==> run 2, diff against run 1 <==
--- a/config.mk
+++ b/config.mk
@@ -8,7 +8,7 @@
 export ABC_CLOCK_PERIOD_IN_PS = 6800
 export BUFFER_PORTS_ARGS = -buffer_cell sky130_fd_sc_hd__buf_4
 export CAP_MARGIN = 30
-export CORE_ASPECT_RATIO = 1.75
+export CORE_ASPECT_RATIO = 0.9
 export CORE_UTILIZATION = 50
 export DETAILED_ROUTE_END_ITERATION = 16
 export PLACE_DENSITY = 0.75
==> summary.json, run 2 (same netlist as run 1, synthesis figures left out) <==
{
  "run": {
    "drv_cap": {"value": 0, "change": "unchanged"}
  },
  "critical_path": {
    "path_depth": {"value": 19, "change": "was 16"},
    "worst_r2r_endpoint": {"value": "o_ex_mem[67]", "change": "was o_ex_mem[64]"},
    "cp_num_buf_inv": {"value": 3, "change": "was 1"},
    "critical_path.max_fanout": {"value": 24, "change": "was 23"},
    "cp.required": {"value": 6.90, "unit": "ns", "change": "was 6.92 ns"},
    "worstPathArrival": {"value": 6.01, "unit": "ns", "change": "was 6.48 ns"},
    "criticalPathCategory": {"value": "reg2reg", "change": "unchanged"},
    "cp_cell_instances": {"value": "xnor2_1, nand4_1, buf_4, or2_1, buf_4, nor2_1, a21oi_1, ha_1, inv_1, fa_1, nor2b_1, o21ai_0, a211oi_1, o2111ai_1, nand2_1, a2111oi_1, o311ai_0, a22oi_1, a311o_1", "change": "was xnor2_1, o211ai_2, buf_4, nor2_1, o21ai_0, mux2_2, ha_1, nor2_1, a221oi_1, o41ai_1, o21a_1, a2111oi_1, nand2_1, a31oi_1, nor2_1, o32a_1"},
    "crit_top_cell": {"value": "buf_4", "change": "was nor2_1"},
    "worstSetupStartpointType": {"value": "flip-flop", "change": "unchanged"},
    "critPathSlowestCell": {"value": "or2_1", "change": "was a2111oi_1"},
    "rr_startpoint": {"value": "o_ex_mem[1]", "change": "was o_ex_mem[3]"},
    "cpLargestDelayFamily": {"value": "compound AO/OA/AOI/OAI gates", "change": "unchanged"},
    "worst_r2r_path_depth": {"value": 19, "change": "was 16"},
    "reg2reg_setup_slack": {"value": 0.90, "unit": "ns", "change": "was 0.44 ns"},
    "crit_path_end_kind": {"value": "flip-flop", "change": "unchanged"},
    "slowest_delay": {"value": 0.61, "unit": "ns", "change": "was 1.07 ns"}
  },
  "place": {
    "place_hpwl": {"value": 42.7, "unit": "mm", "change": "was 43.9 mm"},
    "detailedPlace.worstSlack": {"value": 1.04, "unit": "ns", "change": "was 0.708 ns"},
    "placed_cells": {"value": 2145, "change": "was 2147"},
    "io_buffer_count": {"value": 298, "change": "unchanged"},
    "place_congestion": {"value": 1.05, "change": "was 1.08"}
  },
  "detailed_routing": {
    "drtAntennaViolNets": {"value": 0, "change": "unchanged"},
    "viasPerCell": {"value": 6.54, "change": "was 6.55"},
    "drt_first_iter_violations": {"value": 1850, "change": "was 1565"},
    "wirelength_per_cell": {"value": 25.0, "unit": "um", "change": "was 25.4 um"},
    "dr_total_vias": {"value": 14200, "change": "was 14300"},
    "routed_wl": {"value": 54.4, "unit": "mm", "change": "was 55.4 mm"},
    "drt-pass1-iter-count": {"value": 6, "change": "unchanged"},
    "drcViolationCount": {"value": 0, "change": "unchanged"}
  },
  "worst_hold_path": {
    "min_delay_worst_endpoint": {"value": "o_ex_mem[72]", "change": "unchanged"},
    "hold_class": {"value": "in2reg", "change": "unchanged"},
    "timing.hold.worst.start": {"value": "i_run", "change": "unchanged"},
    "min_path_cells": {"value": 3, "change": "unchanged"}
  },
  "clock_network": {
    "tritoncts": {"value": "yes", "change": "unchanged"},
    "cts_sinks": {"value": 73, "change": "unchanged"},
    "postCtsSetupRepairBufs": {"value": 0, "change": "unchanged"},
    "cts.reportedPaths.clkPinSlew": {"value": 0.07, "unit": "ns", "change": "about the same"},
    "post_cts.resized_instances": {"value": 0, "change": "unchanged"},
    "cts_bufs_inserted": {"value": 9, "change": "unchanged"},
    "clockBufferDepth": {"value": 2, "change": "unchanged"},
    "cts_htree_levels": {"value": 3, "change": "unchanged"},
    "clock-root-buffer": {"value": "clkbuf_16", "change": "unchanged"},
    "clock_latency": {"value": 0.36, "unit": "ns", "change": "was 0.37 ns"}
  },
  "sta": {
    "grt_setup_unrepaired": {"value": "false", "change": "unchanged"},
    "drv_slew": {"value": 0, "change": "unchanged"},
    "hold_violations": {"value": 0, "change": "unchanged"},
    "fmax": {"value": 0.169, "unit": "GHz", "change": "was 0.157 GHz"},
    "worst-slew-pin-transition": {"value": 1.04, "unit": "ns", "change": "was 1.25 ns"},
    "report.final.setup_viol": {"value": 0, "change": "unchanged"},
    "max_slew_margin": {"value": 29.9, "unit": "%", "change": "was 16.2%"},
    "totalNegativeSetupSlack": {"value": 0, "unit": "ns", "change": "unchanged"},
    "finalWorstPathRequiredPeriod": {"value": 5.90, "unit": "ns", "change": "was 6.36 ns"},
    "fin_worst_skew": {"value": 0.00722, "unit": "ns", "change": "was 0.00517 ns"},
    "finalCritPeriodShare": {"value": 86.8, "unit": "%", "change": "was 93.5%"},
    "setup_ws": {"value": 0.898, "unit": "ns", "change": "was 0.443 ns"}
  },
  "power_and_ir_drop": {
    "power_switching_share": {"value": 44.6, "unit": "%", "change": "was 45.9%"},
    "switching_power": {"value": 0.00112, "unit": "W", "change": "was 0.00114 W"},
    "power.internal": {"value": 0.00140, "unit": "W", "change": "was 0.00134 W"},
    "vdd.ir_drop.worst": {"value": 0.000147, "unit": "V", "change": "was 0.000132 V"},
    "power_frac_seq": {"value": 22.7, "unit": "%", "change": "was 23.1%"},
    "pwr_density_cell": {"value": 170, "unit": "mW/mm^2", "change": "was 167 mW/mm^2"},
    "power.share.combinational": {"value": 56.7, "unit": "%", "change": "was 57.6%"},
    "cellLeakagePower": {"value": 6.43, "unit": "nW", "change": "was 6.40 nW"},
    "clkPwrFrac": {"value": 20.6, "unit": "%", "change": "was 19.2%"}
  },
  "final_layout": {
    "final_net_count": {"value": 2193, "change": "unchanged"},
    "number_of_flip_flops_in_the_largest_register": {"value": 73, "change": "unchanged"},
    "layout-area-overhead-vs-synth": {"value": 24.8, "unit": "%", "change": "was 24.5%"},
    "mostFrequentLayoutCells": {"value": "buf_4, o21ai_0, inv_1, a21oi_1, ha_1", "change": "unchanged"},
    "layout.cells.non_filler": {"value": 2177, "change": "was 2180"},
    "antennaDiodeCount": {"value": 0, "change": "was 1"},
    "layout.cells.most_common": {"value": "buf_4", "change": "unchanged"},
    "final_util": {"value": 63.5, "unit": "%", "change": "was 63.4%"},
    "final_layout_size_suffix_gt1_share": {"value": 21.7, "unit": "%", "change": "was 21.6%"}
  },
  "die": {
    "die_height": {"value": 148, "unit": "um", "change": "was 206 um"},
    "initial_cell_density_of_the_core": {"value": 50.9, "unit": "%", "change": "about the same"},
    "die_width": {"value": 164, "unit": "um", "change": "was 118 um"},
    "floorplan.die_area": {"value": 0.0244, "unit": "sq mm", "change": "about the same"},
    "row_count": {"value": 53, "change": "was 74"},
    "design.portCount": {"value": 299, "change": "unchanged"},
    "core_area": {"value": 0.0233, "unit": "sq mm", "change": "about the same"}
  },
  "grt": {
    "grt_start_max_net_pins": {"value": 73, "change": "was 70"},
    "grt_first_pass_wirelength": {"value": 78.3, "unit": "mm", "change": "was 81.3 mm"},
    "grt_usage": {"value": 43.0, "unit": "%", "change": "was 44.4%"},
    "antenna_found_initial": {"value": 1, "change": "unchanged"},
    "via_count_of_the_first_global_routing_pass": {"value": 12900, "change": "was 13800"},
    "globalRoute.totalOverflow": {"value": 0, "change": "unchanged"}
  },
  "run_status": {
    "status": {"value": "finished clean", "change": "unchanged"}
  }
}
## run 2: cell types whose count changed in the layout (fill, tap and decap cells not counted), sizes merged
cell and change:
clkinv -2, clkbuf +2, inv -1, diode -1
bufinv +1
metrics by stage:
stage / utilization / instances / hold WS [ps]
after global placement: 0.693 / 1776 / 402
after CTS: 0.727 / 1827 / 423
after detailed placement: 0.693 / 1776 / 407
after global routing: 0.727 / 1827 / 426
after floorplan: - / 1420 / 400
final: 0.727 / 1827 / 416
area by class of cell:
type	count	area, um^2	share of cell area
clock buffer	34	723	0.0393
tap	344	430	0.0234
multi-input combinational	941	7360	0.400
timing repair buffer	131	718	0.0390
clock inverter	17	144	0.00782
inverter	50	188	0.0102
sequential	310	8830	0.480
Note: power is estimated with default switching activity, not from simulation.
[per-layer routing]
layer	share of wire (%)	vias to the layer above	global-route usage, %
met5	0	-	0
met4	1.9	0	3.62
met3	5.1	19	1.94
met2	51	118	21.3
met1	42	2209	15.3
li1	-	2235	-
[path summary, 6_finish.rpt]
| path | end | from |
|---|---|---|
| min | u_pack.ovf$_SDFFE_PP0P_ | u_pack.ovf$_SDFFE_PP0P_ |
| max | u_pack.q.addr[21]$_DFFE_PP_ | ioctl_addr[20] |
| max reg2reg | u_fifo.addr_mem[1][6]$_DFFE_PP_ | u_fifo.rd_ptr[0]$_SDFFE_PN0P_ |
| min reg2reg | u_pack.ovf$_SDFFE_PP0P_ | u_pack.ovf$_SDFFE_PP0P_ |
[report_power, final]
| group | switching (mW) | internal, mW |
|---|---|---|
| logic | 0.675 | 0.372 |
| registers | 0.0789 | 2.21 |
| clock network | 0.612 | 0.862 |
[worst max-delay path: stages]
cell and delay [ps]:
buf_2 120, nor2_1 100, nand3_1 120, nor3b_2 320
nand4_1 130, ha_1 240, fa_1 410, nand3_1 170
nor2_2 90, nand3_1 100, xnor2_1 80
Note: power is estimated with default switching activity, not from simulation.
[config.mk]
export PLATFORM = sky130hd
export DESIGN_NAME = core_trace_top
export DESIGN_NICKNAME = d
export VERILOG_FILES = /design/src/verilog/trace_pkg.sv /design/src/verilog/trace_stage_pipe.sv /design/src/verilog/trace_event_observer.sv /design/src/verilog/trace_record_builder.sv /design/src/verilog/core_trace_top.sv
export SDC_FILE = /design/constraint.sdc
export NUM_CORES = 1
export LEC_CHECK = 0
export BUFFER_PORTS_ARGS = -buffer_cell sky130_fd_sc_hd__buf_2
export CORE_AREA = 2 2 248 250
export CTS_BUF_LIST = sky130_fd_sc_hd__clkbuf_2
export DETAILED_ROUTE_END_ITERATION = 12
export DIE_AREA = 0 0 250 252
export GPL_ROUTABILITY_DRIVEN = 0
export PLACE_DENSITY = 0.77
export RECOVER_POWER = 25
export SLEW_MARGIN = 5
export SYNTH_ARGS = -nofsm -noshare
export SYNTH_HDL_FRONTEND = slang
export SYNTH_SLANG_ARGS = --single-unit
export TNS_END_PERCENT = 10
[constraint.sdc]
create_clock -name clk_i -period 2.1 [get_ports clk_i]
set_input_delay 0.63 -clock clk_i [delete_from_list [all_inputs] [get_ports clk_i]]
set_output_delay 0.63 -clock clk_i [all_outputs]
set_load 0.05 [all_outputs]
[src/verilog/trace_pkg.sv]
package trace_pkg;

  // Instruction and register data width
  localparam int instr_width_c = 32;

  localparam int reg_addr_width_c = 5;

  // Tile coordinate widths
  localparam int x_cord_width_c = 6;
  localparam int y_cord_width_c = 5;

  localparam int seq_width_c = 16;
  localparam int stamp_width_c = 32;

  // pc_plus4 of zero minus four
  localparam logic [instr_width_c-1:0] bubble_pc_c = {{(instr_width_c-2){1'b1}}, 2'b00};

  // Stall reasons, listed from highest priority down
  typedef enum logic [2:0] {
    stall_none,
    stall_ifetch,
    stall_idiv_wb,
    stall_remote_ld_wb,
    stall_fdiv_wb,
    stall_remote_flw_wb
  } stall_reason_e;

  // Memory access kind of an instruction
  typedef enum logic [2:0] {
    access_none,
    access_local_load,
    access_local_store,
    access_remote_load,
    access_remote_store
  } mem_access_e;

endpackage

^^^^^^^^

**Description of the task:** Copy out each line of the records where the string "about" appears.

**Answer below:**
    "cts.reportedPaths.clkPinSlew": {"value": 0.07, "unit": "ns", "change": "about the same"},
    "initial_cell_density_of_the_core": {"value": 50.9, "unit": "%", "change": "about the same"},
    "floorplan.die_area": {"value": 0.0244, "unit": "sq mm", "change": "about the same"},
    "core_area": {"value": 0.0233, "unit": "sq mm", "change": "about the same"}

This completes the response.